1. Control Tests for Effect of RFID Tags

SUPPLEMENTARY INFORMATION

1. Control Tests for Effect of RFID Tags

Methods

Using three additional colonies, we tested the effect of RFID tagging on ant behaviour. We tagged 70% of the workers and observed behaviour within the nest. To test effects on mobility, for each colony we removed external workers (three tagged and three non-tagged) and transferred the workers one by one to a glass arena with a floor marked out in 5mm x 5mm squares. After 1 minute for acclimatisation, ant movement was video recorded (Panasonic NV-DS55B) from directly above the arena for 1 minute. The video was analysed using Adobe Premier Pro (©1991-2000 Adobe Systems Incorporated) and Ant Track software which allows the location of an ant to be pinpointed every 0.8 seconds. From this the mean speed of each ant over 1 minute was calculated. We also calculated the sinuosity of the path using the ratio between the distance from the starting point to the end point and the total path length travelled. This index ranges from 0 to 1, with 1 representing a completely straight path. 95% confidence intervals are given for p-values of non-significant tests (Colegrave and Ruxton 2003; Colegrave and Ruxton 2005).

Results

Tagged ants were observed carrying out usual tasks inside the nest (including self- and allogrooming, brood tending, brood carrying, queen tending, trophallaxis, debris removal) and outside the nest (including exploring arena, collecting protein, sugar solution, water). During emigration into new nests, tagged ants were again involved in all the usual tasks, including exploring the new nest, leading and following tandem runs, carrying other workers and brood, and being carried. No differences between the behaviour of tagged and un-tagged ants were apparent.

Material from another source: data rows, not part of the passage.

[src/rtl/la_pkg.sv]
// Shared defaults and helpers for the logic-analyser capture path.
// Imported by the run-length encoder and its compare block.
package la_pkg;

   localparam int LA_DATA_W = 8;
   localparam int LA_CNT_W  = 8;

   // All-ones value of a w-bit counter; 64-bit math so w = 32 does not overflow.
   function automatic longint unsigned cnt_max(input int unsigned w);
      return (64'd1 << w) - 64'd1;
   endfunction

endpackage

[src/rtl/la_rle_match.sv]
// Masked run compare: decides whether a sample extends the open run.
// Purely combinational so the trigger unit can reuse it unchanged.
module la_rle_match
   import la_pkg::*;
#(
   parameter int DATA_W = LA_DATA_W,
   parameter int CNT_W  = LA_CNT_W
) (
   input  logic [DATA_W-1:0] i_sample,
   input  logic [DATA_W-1:0] i_run_data,
   input  logic [DATA_W-1:0] i_mask,
   input  logic [CNT_W-1:0]  i_run_cnt,
   input  logic              i_rle_en,
   output logic              o_match
);

   localparam logic [CNT_W-1:0] CNT_MAX = CNT_W'(cnt_max(CNT_W));

   // A saturated run never matches, so the counter cannot wrap.
   assign o_match = i_rle_en
                    && ((i_sample & i_mask) == (i_run_data & i_mask))
                    && (i_run_cnt != CNT_MAX);

endmodule

[src/rtl/la_rle_encoder.sv]
// Run-length encoder between the LA input sampler and the capture SRAM.
// Emits one (data, repeat-count) word per closed run with a 1-cycle write strobe.
module la_rle_encoder
   import la_pkg::*;
#(
   parameter int DATA_W = LA_DATA_W,
   parameter int CNT_W  = LA_CNT_W
) (
   input  logic              CLK,
   input  logic              RST,
   input  logic              CLK_EN,
   input  logic              RLE_EN,
   input  logic              FLUSH,
   input  logic [DATA_W-1:0] LA_IN_DATA,
   input  logic [DATA_W-1:0] CH_MASK,
   output logic [DATA_W-1:0] LA_OUT_DATA,
   output logic [CNT_W-1:0]  LA_RLE_OUT_DATA,
   output logic              LA_SRAM_WR,
   output logic              RUN_OPEN
);

   logic [DATA_W-1:0] r_run_data;
   logic [CNT_W-1:0]  r_run_cnt;
   logic              r_run_open;
   logic [DATA_W-1:0] r_out_data;
   logic [CNT_W-1:0]  r_out_cnt;
   logic              r_wr;
   logic              w_match;

   la_rle_match #(
      .DATA_W (DATA_W),
      .CNT_W  (CNT_W)
   ) u_match (
      .i_sample   (LA_IN_DATA),
      .i_run_data (r_run_data),
      .i_mask     (CH_MASK),
      .i_run_cnt  (r_run_cnt),
      .i_rle_en   (RLE_EN),
      .o_match    (w_match)
   );

   always_ff @(posedge CLK) begin
      if (RST) begin
         r_run_data <= '0;
         r_run_cnt  <= '0;
         r_run_open <= 1'b0;
         r_out_data <= '0;
         r_out_cnt  <= '0;
         r_wr       <= 1'b0;
      end else begin
         r_wr <= 1'b0;
         if (CLK_EN) begin
            if (!r_run_open) begin
               // FLUSH is consumed here too: the fresh run stays open.
               r_run_data <= LA_IN_DATA;
               r_run_cnt  <= '0;
               r_run_open <= 1'b1;
            end else if (w_match) begin
               if (FLUSH) begin
                  r_out_data <= r_run_data;
                  r_out_cnt  <= r_run_cnt + CNT_W'(1);
                  r_wr       <= 1'b1;
                  r_run_open <= 1'b0;
               end else begin
                  r_run_cnt <= r_run_cnt + CNT_W'(1);
               end
            end else begin
               r_out_data <= r_run_data;
               r_out_cnt  <= r_run_cnt;
               r_wr       <= 1'b1;
               r_run_data <= LA_IN_DATA;
               r_run_cnt  <= '0;
            end
         end else if (FLUSH && r_run_open) begin
            r_out_data <= r_run_data;
            r_out_cnt  <= r_run_cnt;
            r_wr       <= 1'b1;
            r_run_open <= 1'b0;
         end
      end
   end

   assign LA_OUT_DATA     = r_out_data;
   assign LA_RLE_OUT_DATA = r_out_cnt;
   assign LA_SRAM_WR      = r_wr;
   assign RUN_OPEN        = r_run_open;

endmodule
[config.mk]
export PLATFORM = sky130hd
export DESIGN_NAME = la_rle_encoder
export DESIGN_NICKNAME = d
export VERILOG_FILES = /design/src/rtl/la_pkg.sv /design/src/rtl/la_rle_match.sv /design/src/rtl/la_rle_encoder.sv
export SDC_FILE = /design/constraint.sdc
export NUM_CORES = 1
export LEC_CHECK = 0
export ABC_AREA = 1
export CAP_MARGIN = 5
export CELL_PAD_IN_SITES_DETAIL_PLACEMENT = 2
export CELL_PAD_IN_SITES_GLOBAL_PLACEMENT = 2
export CORE_MARGIN = 5
export CORE_UTILIZATION = 29
export DETAILED_ROUTE_END_ITERATION = 8
export PLACE_DENSITY = 0.9
export SLEW_MARGIN = 5
export SYNTH_ARGS = -nofsm -noshare
export SYNTH_HDL_FRONTEND = slang
export SYNTH_SLANG_ARGS = --single-unit
[constraint.sdc]
create_clock -name CLK -period 4.6 [get_ports CLK]
set_clock_uncertainty 0.2 [all_clocks]
set_input_delay 0.69 -clock CLK [delete_from_list [all_inputs] [get_ports CLK]]
set_output_delay 0.69 -clock CLK [all_outputs]
set_load 0.01 [all_outputs]
## Word level (Yosys, flattened, before mapping)

Index checks and enable logic that the tools add are counted.

| word-level totals | value |
|---|---|
| memories | 0 |
| latch bits | 0 |
| output and inout port bits | 18 |
| word-level logic and storage cells | 47 |
| bits in read-only memories | 0 |
| memory bits (writable) | 0 |
| register bits after elaboration | 34 |

| cells by class | value |
|---|---|
| div/mod/pow operators | 0 |
| shift operators | 0 |
| eq/ne operators | 6 |
| muxes and demuxes | 25 |
| multipliers | 0 |
| $lt $le $gt $ge | 0 |
| reductions and logical operators | 7 |
| bitwise operators | 2 |
| add/sub/neg operators | 1 |

Operator list:

| kind | number |
|---|---|
| $mux 8 | 15 |
| $and 8x8->8 | 2 |
| $mux 1 | 10 |
| $add 8x1->8 const B | 1 |
| $eq 8x8->1 | 1 |
| $ne 8x8->1 const B | 1 |
| $ne 3x3->1 const B | 2 |
| $reduce_and 2->1 | 2 |
| $logic_and 1x1->1 | 3 |
| $reduce_and 3->1 | 1 |
| $ne 2x1->1 const B | 1 |
| $ne 2x2->1 const B | 1 |
| $reduce_bool 2->1 | 1 |

## Logic depth before layout (Yosys ltp)

| depth | value |
|---|---|
| word-level depth | 7 |
| depth in mapped cells | 12 |
| mapped depth without buffers | 11 |

## By module

Synthesis repeated with hierarchy kept, for this count alone.

| unflattened totals | value |
|---|---|
| cell total of the unflattened synthesis | 249 |
| area total of the unflattened synthesis | 1819.2 sq um |

Modules (own cells, without submodules):

| module | times used | area an instance (sq um) | seq. area each (sq um) | cells each |
|---|---|---|---|---|
| la_rle_encoder | 1 | 1599.0 | 680.7 | 197 |
| la_rle_match | 1 | 220.2 | 0.0 | 52 |

## Worst setup path before layout

No wires, ideal clock.

| path | value |
|---|---|
| path type | input -> register |
| start point | input port LA_IN_DATA[0] |
| end point | register r_out_cnt[0], in the netlist LA_RLE_OUT_DATA[0] |
| arrival time | 1.829 ns |
| stages | 11 |
| setup slack | 2.506 ns |
| buffers on the path | 0 |
| cells stage by stage | inv_1 nand2_1 nand3_1 nand2_1 nor2_2 nand3_4 inv_1 ha_1 o21ai_0 nor2_1 nor2_1 |

| between the ends | value |
|---|---|
| word-level cells in the longest chain between the ends | 7 |

RTL lines:

| what | RTL line | source |
|---|---|---|
| start: declaration | la_rle_encoder.sv:14 | `input logic [DATA_W-1:0] LA_IN_DATA,` |
| $and 8x8->8 * | la_rle_match.sv:21 | `&& ((i_sample & i_mask) == (i_run_data & i_mask))` |
| $eq 8x8->1 * | la_rle_match.sv:21 |  |
| $logic_and 1x1->1 * | la_rle_match.sv:21 |  |
| $logic_and 1x1->1 * | la_rle_match.sv:22 | `&& (i_run_cnt != CNT_MAX);` |
| $mux 8 | la_rle_encoder.sv:58 | `end else if (w_match) begin` |
| $mux 8 | la_rle_encoder.sv:53 | `if (!r_run_open) begin` |
| $mux 8 | la_rle_encoder.sv:52 | `if (CLK_EN) begin` |
| end signal: assignment | la_rle_encoder.sv:61 | `r_out_cnt <= r_run_cnt + CNT_W'(1);` |
| end signal: assignment | la_rle_encoder.sv:69 | `r_out_cnt <= r_run_cnt;` |
| end signal: assignment | la_rle_encoder.sv:76 | `r_out_cnt <= r_run_cnt;` |
| end: declaration | la_rle_encoder.sv:26 | `logic [CNT_W-1:0] r_out_cnt;` |

Mark *: on every way between the ends. The rest lies on a longest branch, timed or not. The select of a mux whose other input is x is not followed.
A chain may end at the register's enable or synchronous reset.

## Worst setup path in the final report

| path | value |
|---|---|
| start point | input port LA_IN_DATA[0] |
| end point | register r_out_data[1], in the netlist LA_OUT_DATA[1] |

| between the ends | value |
|---|---|
| word-level cells in the longest chain between the ends | 7 |

RTL lines:

| what | RTL line | source |
|---|---|---|
| $and 8x8->8 * | la_rle_match.sv:21 |  |
| $eq 8x8->1 * | la_rle_match.sv:21 |  |
| $logic_and 1x1->1 * | la_rle_match.sv:21 |  |
| $logic_and 1x1->1 * | la_rle_match.sv:22 |  |
| $mux 8 | la_rle_encoder.sv:58 |  |
| $mux 8 | la_rle_encoder.sv:53 |  |
| $mux 8 | la_rle_encoder.sv:52 |  |
| end signal: assignment | la_rle_encoder.sv:60 | `r_out_data <= r_run_data;` |
| end signal: assignment | la_rle_encoder.sv:68 | `r_out_data <= r_run_data;` |
| end signal: assignment | la_rle_encoder.sv:75 | `r_out_data <= r_run_data;` |
| end: declaration | la_rle_encoder.sv:25 | `logic [DATA_W-1:0] r_out_data;` |

Marked as above.

==> flow_metrics.tcl <==
set metrics [dict create \
    status "completed" \
    routed_wl_mm 6.23 \
    design.die.area_um2 8320 \
    worstHoldPathType "reg2reg" \
    drt-vias-per-instance 4.78 \
    slew_viol_final 0 \
    setup_slack_ps 2030 \
    startpoint_type "input pin" \
    dp_slack_ps 1730 \
    powerDensity_nw_per_um2 318 \
    num_antenna_cells 0 \
    path_cells "clkdlybuf4s50_1 -> nand2_1 -> nand3_1 -> nand2_1 -> nor2_2 -> nand3_4 -> nand2_4 -> nand2_4 -> inv_2 -> nor2_1 -> nor2_1" \
    clkLatencyLatePin_ps 290 \
    slowest_delay_ps 500 \
    max-vdd-ir-drop_uv 143 \
    cp_num_buf_inv 2 \
    hold_viol_final 0 \
    max_freq_mhz 389 \
    synth_top_area_cell "dfxtp_1" \
    grt_util_all_layers_pct 15.8 \
    post-route-min-period_ps 2570 \
    cts_tree "done" \
    synth_top_area_share_pct 35.6 \
    rows 29 \
    end_kind "register" \
    nets 354 \
    drive_gt1_share_pct 8.76 \
    critical_path.top_delay_family "simple AND/OR/NAND/NOR gates" \
    synthCells 294 \
    area_delta_synth_final_pct 27.4 \
    synth_cell_types 29 \
    ctsResizeCount 0 \
    slew_headroom_pct 38.4 \
    synthesis.area_um2 1910 \
    grt_setup_unrepaired "no" \
    portBuffers 38 \
    ant_nets 0 \
    clkSinkCount 34 \
    drt_iter0_drc 43 \
    grt_pass1_vias 2185 \
    route.detailed.drc 0 \
    final_util_pct 38.1 \
    yosysSeqAreaShare_pct 35.6 \
    ios 39 \
    path_max_fanout 17 \
    cts_max_level 2 \
    maxCapViolCount 0 \
    cts_hold_buffers 0 \
    syn_nets 317 \
    ys.warnings.count 0 \
    cts_setup_buffers 0 \
    start_util_pct 29.9 \
    dr.pass1.iters 4 \
    wire_per_inst_um 15.3 \
    arrival_ps 2590 \
    core_area_um2 6390 \
    critPathRequiredTime_ps 4620 \
    period_share_pct 55.9 \
    root_buffer "clkbuf_8" \
    ys_ff_latch 34 \
    grt_pass1_wl_mm 10.5 \
    path_class "in2reg" \
    hpwl_mm 4.61 \
    tns_ps 0 \
    cts.clk_slew.worst_paths_ps 70 \
    grt_max_degree 31 \
    worstMarginPinSlew_ps 923 \
    cts_buffer_depth 2 \
    cts_made_buffers 5 \
    crit_slowest_cell "clkdlybuf4s50_1" \
    avgSynthCellArea_um2 6.50 \
    setup_viol 0 \
    vias 1949 \
    synth.area.top_cells "dfxtp_1 36%, nand2_1 15%, nor2_1 15%" \
    antenna_found_initial 0 \
    p_leak_uw 0.00112 \
    grt-ovfl-total 0 \
    die_y_um 91.2 \
    die_x_um 91.2 \
    gp_congestion 0.783 \
]
[report_power, final]
| part | switching, uW | internal [uW] |
|---|---|---|
| clock | 114 | 173 |
| sequential | 18.1 | 316 |
| combinational | 84.2 | 68.9 |
[tightest hold or removal path, cell delays in order, from the launching register on]
cell and delay [ps]:
dfxtp_1 340, o21ai_1 70, nor2_1 70
[layer usage]
layer / wire length (um) / GRT usage (%)
met4: 105 / 5.75
met3: 211 / 3.47
met5: 0 / 0
met1: 2810 / 18.5
met2: 3100 / 27.9
[worst paths after layout]
| check | start | end | slack (ps) | cells after the start |
|---|---|---|---|---|
| setup / recovery | LA_IN_DATA[0] | LA_OUT_DATA[1] | 2030 | 11 |
| hold / removal | LA_OUT_DATA[7] | LA_OUT_DATA[7] | 320 | 2 |
| setup reg to reg | r_run_cnt[0] | LA_RLE_OUT_DATA[0] | 2310 | 10 |
| hold reg to reg | LA_OUT_DATA[7] | LA_OUT_DATA[7] | 320 | 2 |
[sequential cells by signal, summed over array words and instances, names as in the netlist]
| register | count |
|---|---|
| RUN_OPEN | 1 |
| r_run_data | 8 |
| LA_OUT_DATA | 8 |
| LA_RLE_OUT_DATA | 8 |
| r_run_cnt | 8 |
| LA_SRAM_WR | 1 |
[cells in the mapped netlist]
cell type,n
o21ai_0,2
nand2_4,2
inv_1,34
o21bai_1,1
buf_2,1
ha_1,2
nand3_1,11
buf_1,1
nor2_4,3
nand3b_1,7
buf_8,1
a21oi_1,1
nor3_1,1
nand3_2,2
xor2_1,4
nand4_1,2
o21ai_1,9
nand3_4,1
nand4_2,1
dfxtp_1,34
nand2_1,78
nor2_1,78
nand2_2,3
buf_6,3
a21oi_2,1
inv_2,1
o21bai_4,1
nor2_2,7
clkbuf_1,2
[stage by stage]
step           power, uW  cell area [um^2]  hold WS, ps  instances
2_1_floorplan        425              1910          279        294
3_3_place_gp         485              2320          298        401
3_5_place_dp         494              2320          307        401
4_1_cts              785              2440          326        408
5_1_grt              818              2440          349        408
6_report             775              2440          316        408
[logic make-up (layout without fill, tap and decap cells)]
group	count (synthesis)	after routing	share of synthesized area (%)
AOI/OAI and AO/OA	15	15	4.97
buffers and inverters	43	80	10.3
and+or+nand+nor	196	196	46.0
adders and majority gates	2	2	1.31
DFF	34	34	35.6
xor gates and xnor gates	4	4	1.83
[layout make-up]
cell class                      count  area, um^2
Clock buffer                        6        82.6
Clock inverter                      1        30.0
Fill cell                         777        3950
Inverter                           35         131
Multi-Input combinational cell    217        1030
Sequential cell                    34         681
Tap cell                           77        96.3
Timing Repair Buffer               38         380
[layout by cell type (no fill, tap or decap)]
cell type / netlist / final
ha_1: 2 / 2
a21oi_2: 1 / 1
nand2_4: 2 / 2
nor2_4: 3 / 3
xor2_1: 4 / 4
nand3b_1: 7 / 7
bufinv_16: 0 / 1
nand3_2: 2 / 2
nand3_4: 1 / 1
a21oi_1: 1 / 1
nor3_1: 1 / 1
o21ai_1: 9 / 9
nor2_1: 78 / 78
nand4_1: 2 / 2
nand2_2: 3 / 3
clkdlybuf4s50_1: 0 / 38
o21bai_1: 1 / 1
o21ai_0: 2 / 2
o21bai_4: 1 / 1
nand2_1: 78 / 78
nand4_2: 1 / 1
nand3_1: 11 / 11
inv_2: 1 / 1
inv_1: 34 / 34
nor2_2: 7 / 7
dfxtp_1: 34 / 34
clkbuf_8: 0 / 6
No activity file was read; power rests on OpenSTA's default activity.
==> RTL edit, RTL diff (same flow settings) <==
Set the package constant `LA_DATA_W` to 12 (it was 8).
--- a/src/rtl/la_pkg.sv
+++ b/src/rtl/la_pkg.sv
@@ -2,7 +2,7 @@
 // Imported by the run-length encoder and its compare block.
 package la_pkg;
 
-   localparam int LA_DATA_W = 8;
+   localparam int LA_DATA_W = 12;
    localparam int LA_CNT_W  = 8;
 
    // All-ones value of a w-bit counter; 64-bit math so w = 32 does not overflow.
Ports: changed (resized CH_MASK, LA_IN_DATA and LA_OUT_DATA); port bits go from 39 to 51. No check against the original RTL was run, so the function may have changed too.
==> RTL edit against the original RTL <==
- final area grew 20%
- setup slack lost 0.49 ns
- power grew 21%
- sequential cell count grew 8
- wire length grew 31%
- non-clock buffer count grew 13
- synthesized area grew 17%
- highest routed layer unchanged
==> RTL edit: results (changes against the original RTL) <==
Pre-antenna DRT Iters - 4 (unchanged)
Inserted Clock Buffers - 5 (unchanged)
Hold path start - LA_RLE_OUT_DATA[1] (was LA_OUT_DATA[7])
Status - completed (unchanged)
Largest net degree at the start of global routing - 38 (was 31)
Initial antenna violation count - 0 (unchanged)
Worst vdd ir - 0.0001062 V (was 0.0001429 V)
Nets@finish - 415 (was 354)
Yosys cell types - 25 (was 29)
CP Max Fanout - 32 (was 17)
Iter 0 DRT Violations - 86 (was 43)
Worst hold slack - 0.2979 ns (was 0.3159 ns)
Post-CTS Setup Bufs - 0 (unchanged)
Total Routing Usage GR - 17.14% (was 15.76%)
Hold Crit Depth - 2 (unchanged)
Top post-synthesis cells by area - dfxtp_1 38%, nand2_1 14%, nor2_1 12% (was dfxtp_1 36%, nand2_1 15%, nor2_1 15%)
CTS resizes - 0 (unchanged)
Reg-to-Reg Start - r_run_cnt[0] (unchanged)
Proportion of layout cells with a drive suffix above 1 - 5.455% (was 8.761%)
Reg clk slew, reported paths - 0.09 ns (was 0.07 ns)
Root Driver - clkbuf_8 (unchanged)
Routability cong. - 0.8431 (was 0.7829)
CTS max path bufs - 2 (unchanged)
Ys flop type - dfxtp_1 (unchanged)
Worst hold path class - reg2reg (unchanged)
Critical Path AT - 3.06 ns (was 2.59 ns)
Worst setup endpoint - LA_RLE_OUT_DATA[2] (was LA_OUT_DATA[1])
CP startpoint - LA_IN_DATA[10] (was LA_IN_DATA[0])
LEAKAGE - 1.297 nW (was 1.120 nW)
Synth async-reset ratio - 0% (unchanged)
FILL cells - 925 (was 777)
Port Buffers - 50 (was 38)
Reg2reg path depth - 11 (was 10)
Top Family by Delay on Critical Path - simple AND/OR/NAND/NOR gates (unchanged)
Top cells by count, synth - 83 x nand2_1, 69 x nor2_1, 42 x dfxtp_1, 29 x inv_1 (was 78 x nand2_1, 78 x nor2_1, 34 x dfxtp_1, 34 x inv_1, 11 x nand3_1)
Reg2reg setup slack - 1.88 ns (was 2.31 ns)
Synth warn - 0 (unchanged)
DR vias/cell - 4.940 (was 4.777)
Vias in the first global route - 2,588 (was 2,185)
First-pass GRT wire length - 13,200 um (was 10,520 um)
Routed WL - 8185 um (was 6229 um)
Sequential share of the synthesized area - 37.50% (was 35.60%)
Worst rel slew slack - 54.29% (was 38.40%)
Synthesized Nets - 373 (was 317)
Post-detail-place hpwl - 6005 um (was 4610 um)
H-tree levels - 2 (unchanged)
Slowest-stage cell, CP - clkdlybuf4s50_1 (unchanged)
Clock latency on the worst-skew pair - 0.30 ns
N_diodes - 0 (unchanged)
CP peak stage delay - 0.50 ns (about the same)
RTL edit: cell count changes in the layout (fill, tap and decap cells not counted), moves of 8 or more:
cell             change
a21oi_1             +14
nand4_1             +15
clkdlybuf4s50_1     +12
nor2_1               -9
dfxtp_1              +8
o21ai_0             +13
RTL edit: layer usage:
layer	vias up	wire (um)	share of wire (%)	track usage [%]
met5	-	0	0	0
met3	4	276	3.4	2.643
li1	1178	-	-	-
met1	1185	3617	44	21.21
met4	0	59	0.72	3.621
met2	39	4232	52	31.26
RTL edit: worst min-delay path by stage:
stage / endpoint
6_report: LA_RLE_OUT_DATA[1]
5_1_grt: LA_RLE_OUT_DATA[1]
3_3_place_gp: LA_RLE_OUT_DATA[7]
3_5_place_dp: LA_RLE_OUT_DATA[1]
2_1_floorplan: r_run_cnt[0]
4_1_cts: LA_RLE_OUT_DATA[1]
RTL edit: cell families after synthesis:
group / Yosys count / share of synthesized area, %
compound gates: 38 / 8.482
buf+inv: 47 / 9.486
xor+xnor: 1 / 0.3907
fa+ha+maj: 2 / 1.116
simple gates: 212 / 43.02
flops: 42 / 37.50
RTL edit: cell type report:
type | count | share of cell area, %
sequential | 42 | 28.80
tap | 102 | 4.372
timing repair buffer | 51 | 17.40
clock inverter | 3 | 2.357
inverter | 31 | 3.986
clock buffer | 5 | 2.357
multi-input combinational | 253 | 40.72
RTL edit: report_power, final:
part	internal, mW	switching (mW)
clock	0.218	0.144
sequential	0.386	0.0213
combinational	0.0758	0.0935
RTL edit: worst register-to-register path: stages, from the launching register on:
cell	delay, ns
dfxtp_1	0.36
ha_1	0.24
nand2_1	0.14
nor2_1	0.08
nand3_1	0.12
nor2_2	0.06
nor2_4	0.33
nand2_2	0.11
nand2_2	0.46
nand2_1	0.21
nand2_2	0.20
o21ai_1	0.10
RTL edit: through the flow:
stage	area [um2]	cells	util, %	power (mW)	worst slack [ns]
2_1_floorplan	2242	342	-	0.5039	2.499
3_3_place_gp	2781	479	36.37	0.5724	1.373
3_5_place_dp	2781	479	36.37	0.5849	1.200
4_1_cts	2919	487	38.17	0.9472	1.536
5_1_grt	2919	487	38.17	0.9773	1.363
6_report	2919	487	38.17	0.9386	1.534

Running speed was not affected by the presence of an RFID tag (Supplementary Fig. 1). Tagged mean speed 13.0mms-1 (range 6.3-19.4mms-1); non-tagged mean speed 13.3mms-1 (range 7.2-16.0mms-1) t-test: t=0.17, df=15, p=0.87 (95% Confidence Intervals for p: 0.75-1 for the observed difference between means of 0.29mms-1).

Path sinuosity was also unaffected by the presence of an RFID tag (Supplementary Fig. 1). Tagged ants path sinuosity mean± SD 0.24 ± 0.08; non-tagged ants path sinuosity mean± SD 0.23 ± 0.09, t-test: t=0.24, df=15, p=0.82 (95% Confidence Intervals for p: 0.64-1 for the observed difference between means of 0.092).

Supplementary Figure 1. Boxplots of speed and sinuosity of path of tagged and non-tagged ants. Boxes contain interquartile range; horizontal lines indicate median value, w indicate mean value, * indicates outliers.

We also used the data collected in the main experiment to compare the final corpulence measurements of ants which had retained their tags versus those which had lost them during the experiment. There was no significant difference between the gaster dry weights of tagged ants (mean ± SD: 0.076 ± 0.03mg) compared to non-tagged ants (0.072 ± 0.03mg), t-test t=1.33, df=657, p=0.184. Note that the tags were affixed to the thorax, so the tags and glue do not confound corpulence measurements on the gaster.

Our data do not indicate any effect of RFID tagging on speed of movement, directness of path or corpulence. They also do not indicate any effect of corpulence on likelihood of retaining RFID tags. Finally, it should be noted that our analyses in the main experiment are comparisons among the tagged ants, so any minor effects of tagging (if any occur) would be expected to be expressed across the board and therefore would not be expected to influence the results of this study.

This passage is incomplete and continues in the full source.